In their talk, LeBron told Ball that he needed to stay in his zone and be aggressive. Pretty generic stuff, to be honest.
Meanwhile, LeBron was asked about whether he thought having microphones record those types of conversations between players was good for the league. He was less than enthused.
Via Cleveland.com (response is at 0:50 in the video above):
Some things could be held private. Like my conversation with Lonzo. Everything doesn’t need to be said. Should be some type of privacy. I’m OK with it.
It does raise an interesting question in terms of player privacy and separation between media, fans, and players. On one hand, you could see how what they say on the floor, in a public arena meant for spectators, could be deemed public and therefore fair game.
But it’s also common for media not to publish — or for TV not to broadcast — the things players say during the game. We don’t hear trash talking, even if we see it, and if you’ve ever sat near the floor at an NBA game you hear a lot more colorful language than you do watching the game on TV.

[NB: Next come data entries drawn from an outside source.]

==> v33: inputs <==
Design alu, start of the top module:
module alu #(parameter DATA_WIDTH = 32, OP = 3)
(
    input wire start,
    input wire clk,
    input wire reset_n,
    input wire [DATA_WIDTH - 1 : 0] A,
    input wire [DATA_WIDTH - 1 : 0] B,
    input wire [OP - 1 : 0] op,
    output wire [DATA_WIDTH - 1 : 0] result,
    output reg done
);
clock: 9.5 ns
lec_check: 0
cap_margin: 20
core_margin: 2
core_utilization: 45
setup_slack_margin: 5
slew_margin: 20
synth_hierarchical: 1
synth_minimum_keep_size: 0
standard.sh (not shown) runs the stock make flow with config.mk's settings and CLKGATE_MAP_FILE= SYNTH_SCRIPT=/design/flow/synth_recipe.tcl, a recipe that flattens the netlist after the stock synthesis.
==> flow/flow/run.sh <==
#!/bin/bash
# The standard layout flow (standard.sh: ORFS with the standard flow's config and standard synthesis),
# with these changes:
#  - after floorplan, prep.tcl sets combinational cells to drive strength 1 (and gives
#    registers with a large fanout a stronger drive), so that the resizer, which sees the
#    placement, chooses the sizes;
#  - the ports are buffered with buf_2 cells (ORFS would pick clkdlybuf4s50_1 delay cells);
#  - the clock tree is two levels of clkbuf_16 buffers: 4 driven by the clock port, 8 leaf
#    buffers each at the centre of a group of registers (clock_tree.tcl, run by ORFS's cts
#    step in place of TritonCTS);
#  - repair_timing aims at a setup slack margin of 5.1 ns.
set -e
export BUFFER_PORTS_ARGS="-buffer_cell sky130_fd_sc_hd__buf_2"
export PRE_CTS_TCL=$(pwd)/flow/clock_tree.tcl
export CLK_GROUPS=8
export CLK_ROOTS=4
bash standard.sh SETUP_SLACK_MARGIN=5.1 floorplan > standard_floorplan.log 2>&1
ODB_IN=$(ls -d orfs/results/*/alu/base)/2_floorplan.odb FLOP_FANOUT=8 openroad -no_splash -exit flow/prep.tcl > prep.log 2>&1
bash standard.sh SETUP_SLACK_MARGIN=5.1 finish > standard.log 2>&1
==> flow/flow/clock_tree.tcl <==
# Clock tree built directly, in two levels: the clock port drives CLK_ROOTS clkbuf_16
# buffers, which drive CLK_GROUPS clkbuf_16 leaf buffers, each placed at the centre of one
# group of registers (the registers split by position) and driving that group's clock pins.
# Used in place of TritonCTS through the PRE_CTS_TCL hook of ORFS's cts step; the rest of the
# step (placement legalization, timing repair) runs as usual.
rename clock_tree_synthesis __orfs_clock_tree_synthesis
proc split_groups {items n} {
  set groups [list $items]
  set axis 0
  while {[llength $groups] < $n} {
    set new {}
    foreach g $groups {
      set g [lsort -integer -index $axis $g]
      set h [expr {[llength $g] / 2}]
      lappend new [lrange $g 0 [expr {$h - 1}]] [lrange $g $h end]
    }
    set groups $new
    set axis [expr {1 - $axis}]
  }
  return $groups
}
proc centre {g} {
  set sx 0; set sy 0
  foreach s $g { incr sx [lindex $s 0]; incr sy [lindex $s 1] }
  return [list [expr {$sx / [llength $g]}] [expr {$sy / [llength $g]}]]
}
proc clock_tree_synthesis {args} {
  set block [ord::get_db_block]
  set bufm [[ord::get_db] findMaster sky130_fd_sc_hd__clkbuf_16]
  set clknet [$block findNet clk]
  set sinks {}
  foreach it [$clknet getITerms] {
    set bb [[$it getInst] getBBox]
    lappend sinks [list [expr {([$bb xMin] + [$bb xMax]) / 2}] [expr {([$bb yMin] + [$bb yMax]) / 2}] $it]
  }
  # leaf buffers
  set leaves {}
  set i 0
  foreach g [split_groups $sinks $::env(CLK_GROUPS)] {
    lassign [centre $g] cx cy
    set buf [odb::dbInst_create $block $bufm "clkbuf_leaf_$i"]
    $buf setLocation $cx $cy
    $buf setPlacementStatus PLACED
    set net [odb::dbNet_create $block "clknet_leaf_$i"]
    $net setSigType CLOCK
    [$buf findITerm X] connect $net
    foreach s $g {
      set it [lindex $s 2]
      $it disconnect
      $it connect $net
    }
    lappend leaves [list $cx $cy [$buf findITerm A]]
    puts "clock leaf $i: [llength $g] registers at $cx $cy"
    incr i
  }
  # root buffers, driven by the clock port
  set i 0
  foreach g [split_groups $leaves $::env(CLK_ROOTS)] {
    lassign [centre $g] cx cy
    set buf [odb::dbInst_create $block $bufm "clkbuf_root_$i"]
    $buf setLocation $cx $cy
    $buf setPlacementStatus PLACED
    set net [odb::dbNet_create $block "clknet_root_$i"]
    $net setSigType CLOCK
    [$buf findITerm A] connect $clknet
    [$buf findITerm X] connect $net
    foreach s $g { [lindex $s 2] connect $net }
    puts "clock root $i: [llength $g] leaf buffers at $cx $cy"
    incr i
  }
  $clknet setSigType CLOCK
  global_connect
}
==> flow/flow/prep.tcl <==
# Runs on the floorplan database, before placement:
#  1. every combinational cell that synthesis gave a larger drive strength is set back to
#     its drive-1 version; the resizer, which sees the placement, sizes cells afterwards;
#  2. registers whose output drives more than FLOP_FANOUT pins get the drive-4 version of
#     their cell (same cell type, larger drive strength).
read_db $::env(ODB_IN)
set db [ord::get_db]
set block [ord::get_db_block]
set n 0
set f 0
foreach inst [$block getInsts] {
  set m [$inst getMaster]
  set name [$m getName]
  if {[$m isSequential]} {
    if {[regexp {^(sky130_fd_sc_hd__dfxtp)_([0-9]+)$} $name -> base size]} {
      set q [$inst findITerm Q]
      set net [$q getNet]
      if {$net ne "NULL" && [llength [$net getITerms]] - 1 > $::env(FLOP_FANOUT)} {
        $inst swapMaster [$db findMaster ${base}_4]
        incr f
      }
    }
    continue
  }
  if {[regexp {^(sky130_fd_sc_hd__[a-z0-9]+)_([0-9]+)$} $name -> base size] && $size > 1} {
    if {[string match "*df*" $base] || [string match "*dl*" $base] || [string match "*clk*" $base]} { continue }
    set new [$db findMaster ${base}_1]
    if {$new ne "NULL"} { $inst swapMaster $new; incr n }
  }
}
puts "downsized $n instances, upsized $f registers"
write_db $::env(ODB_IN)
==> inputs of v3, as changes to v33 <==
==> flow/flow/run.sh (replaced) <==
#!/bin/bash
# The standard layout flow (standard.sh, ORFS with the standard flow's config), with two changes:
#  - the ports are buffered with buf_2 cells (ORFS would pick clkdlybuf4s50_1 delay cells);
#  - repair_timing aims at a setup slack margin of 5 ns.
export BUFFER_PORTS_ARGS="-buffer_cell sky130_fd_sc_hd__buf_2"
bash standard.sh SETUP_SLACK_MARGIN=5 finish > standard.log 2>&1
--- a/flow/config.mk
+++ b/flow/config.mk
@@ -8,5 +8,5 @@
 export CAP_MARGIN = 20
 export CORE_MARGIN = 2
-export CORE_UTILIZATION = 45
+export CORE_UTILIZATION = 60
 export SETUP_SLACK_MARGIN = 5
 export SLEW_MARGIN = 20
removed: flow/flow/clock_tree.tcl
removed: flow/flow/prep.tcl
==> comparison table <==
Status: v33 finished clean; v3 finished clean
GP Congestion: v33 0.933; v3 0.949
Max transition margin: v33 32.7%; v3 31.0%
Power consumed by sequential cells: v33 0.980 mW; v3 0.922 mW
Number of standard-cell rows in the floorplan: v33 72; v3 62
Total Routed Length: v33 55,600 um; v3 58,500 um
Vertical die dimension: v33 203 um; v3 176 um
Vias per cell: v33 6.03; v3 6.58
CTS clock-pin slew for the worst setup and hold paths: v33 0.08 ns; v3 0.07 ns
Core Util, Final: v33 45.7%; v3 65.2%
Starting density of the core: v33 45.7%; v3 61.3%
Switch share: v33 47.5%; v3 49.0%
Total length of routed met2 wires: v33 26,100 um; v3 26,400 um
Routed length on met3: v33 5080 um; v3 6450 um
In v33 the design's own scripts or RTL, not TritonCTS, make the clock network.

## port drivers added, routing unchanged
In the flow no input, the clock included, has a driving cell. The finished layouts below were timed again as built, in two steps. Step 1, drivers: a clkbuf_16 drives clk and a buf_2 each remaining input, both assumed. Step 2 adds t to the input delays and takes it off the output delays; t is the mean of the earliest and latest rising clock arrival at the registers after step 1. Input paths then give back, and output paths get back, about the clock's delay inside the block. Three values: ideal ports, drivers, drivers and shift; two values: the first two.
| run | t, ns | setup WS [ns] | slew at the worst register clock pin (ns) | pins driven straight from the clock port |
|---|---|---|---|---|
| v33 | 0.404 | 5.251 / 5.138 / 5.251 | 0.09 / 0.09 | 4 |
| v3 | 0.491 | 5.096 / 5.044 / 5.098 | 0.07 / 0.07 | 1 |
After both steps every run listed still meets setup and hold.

However you come down player privacy on the court, it doesn’t seem like LeBron needed to speak with Ball in front of media like that. He could have spoken to him in the tunnels below the Q, or got his phone number and texted him. He could have sent him a DM on Twitter and it would have been more private.
It feels like there was a performative aspect to this, like LeBron wanted to create a mystery around his conversation with Lonzo but it got turned on its head. It’s just too bad what was said between them wasn’t actually that interesting.